----- Supplied information

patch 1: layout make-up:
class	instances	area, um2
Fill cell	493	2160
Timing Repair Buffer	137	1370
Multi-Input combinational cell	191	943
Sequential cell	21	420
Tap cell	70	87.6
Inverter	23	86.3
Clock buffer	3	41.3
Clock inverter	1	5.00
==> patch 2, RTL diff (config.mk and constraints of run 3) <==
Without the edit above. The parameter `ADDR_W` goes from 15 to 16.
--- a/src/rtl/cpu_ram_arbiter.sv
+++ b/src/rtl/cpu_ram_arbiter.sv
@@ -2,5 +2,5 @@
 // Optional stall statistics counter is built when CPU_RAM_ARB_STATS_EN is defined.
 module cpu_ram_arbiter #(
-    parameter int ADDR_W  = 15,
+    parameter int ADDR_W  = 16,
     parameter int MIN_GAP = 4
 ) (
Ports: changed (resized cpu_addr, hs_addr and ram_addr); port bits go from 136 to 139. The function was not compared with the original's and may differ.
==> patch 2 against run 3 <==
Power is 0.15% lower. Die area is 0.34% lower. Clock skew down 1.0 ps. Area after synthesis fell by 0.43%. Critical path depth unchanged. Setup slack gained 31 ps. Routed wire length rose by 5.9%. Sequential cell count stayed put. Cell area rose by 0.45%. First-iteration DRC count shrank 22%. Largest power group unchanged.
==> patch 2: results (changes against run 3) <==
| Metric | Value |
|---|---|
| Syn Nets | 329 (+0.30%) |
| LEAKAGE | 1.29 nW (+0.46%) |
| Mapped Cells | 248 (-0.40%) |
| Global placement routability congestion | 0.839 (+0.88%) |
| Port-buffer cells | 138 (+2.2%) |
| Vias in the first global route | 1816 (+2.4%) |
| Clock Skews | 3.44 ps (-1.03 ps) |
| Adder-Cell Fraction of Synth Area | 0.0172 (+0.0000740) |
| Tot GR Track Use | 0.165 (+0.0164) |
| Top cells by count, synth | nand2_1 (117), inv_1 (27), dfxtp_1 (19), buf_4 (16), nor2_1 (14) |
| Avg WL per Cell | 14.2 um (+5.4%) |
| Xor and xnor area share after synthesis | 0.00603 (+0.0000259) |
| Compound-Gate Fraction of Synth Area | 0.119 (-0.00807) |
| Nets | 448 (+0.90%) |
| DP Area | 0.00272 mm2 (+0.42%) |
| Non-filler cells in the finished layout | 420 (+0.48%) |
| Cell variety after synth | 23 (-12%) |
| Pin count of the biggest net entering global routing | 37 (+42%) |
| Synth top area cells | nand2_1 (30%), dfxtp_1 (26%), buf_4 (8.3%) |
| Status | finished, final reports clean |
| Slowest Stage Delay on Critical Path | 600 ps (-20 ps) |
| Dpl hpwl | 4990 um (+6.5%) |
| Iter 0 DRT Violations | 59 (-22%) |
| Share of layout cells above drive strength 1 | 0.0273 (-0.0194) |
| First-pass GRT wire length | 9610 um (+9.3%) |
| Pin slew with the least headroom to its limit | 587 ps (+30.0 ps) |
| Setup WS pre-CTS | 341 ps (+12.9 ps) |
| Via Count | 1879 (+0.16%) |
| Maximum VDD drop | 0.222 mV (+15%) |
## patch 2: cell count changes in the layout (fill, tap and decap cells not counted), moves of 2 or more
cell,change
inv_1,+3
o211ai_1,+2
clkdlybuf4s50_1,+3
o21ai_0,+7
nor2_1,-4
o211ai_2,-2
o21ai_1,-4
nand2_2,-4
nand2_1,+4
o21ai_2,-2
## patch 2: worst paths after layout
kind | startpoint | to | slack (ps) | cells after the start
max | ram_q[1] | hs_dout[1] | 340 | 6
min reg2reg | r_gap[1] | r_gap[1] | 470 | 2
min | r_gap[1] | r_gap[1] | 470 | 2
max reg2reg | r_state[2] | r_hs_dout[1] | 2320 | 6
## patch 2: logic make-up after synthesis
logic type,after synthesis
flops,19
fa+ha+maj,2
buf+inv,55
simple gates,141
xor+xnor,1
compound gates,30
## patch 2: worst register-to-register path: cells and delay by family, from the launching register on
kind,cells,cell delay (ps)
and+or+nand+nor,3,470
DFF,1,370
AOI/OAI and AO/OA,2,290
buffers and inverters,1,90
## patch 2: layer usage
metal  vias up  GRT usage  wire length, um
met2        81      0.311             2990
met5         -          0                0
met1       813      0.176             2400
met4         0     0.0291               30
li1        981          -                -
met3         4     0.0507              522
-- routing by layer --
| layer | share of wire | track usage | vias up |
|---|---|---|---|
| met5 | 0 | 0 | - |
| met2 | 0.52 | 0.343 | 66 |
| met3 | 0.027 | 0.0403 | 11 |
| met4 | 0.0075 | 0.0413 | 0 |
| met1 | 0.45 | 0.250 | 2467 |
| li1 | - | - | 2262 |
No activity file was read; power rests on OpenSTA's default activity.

----------

--- The problem ---
From the line with "## patch 2: worst register-to-register" through the final line of the records, return each line exactly. Leave out the rest.

--- Written response ---
## patch 2: worst register-to-register path: cells and delay by family, from the launching register on
kind,cells,cell delay (ps)
and+or+nand+nor,3,470
DFF,1,370
AOI/OAI and AO/OA,2,290
buffers and inverters,1,90
## patch 2: layer usage
metal  vias up  GRT usage  wire length, um
met2        81      0.311             2990
met5         -          0                0
met1       813      0.176             2400
met4         0     0.0291               30
li1        981          -                -
met3         4     0.0507              522
-- routing by layer --
| layer | share of wire | track usage | vias up |
|---|---|---|---|
| met5 | 0 | 0 | - |
| met2 | 0.52 | 0.343 | 66 |
| met3 | 0.027 | 0.0403 | 11 |
| met4 | 0.0075 | 0.0413 | 0 |
| met1 | 0.45 | 0.250 | 2467 |
| li1 | - | - | 2262 |
No activity file was read; power rests on OpenSTA's default activity.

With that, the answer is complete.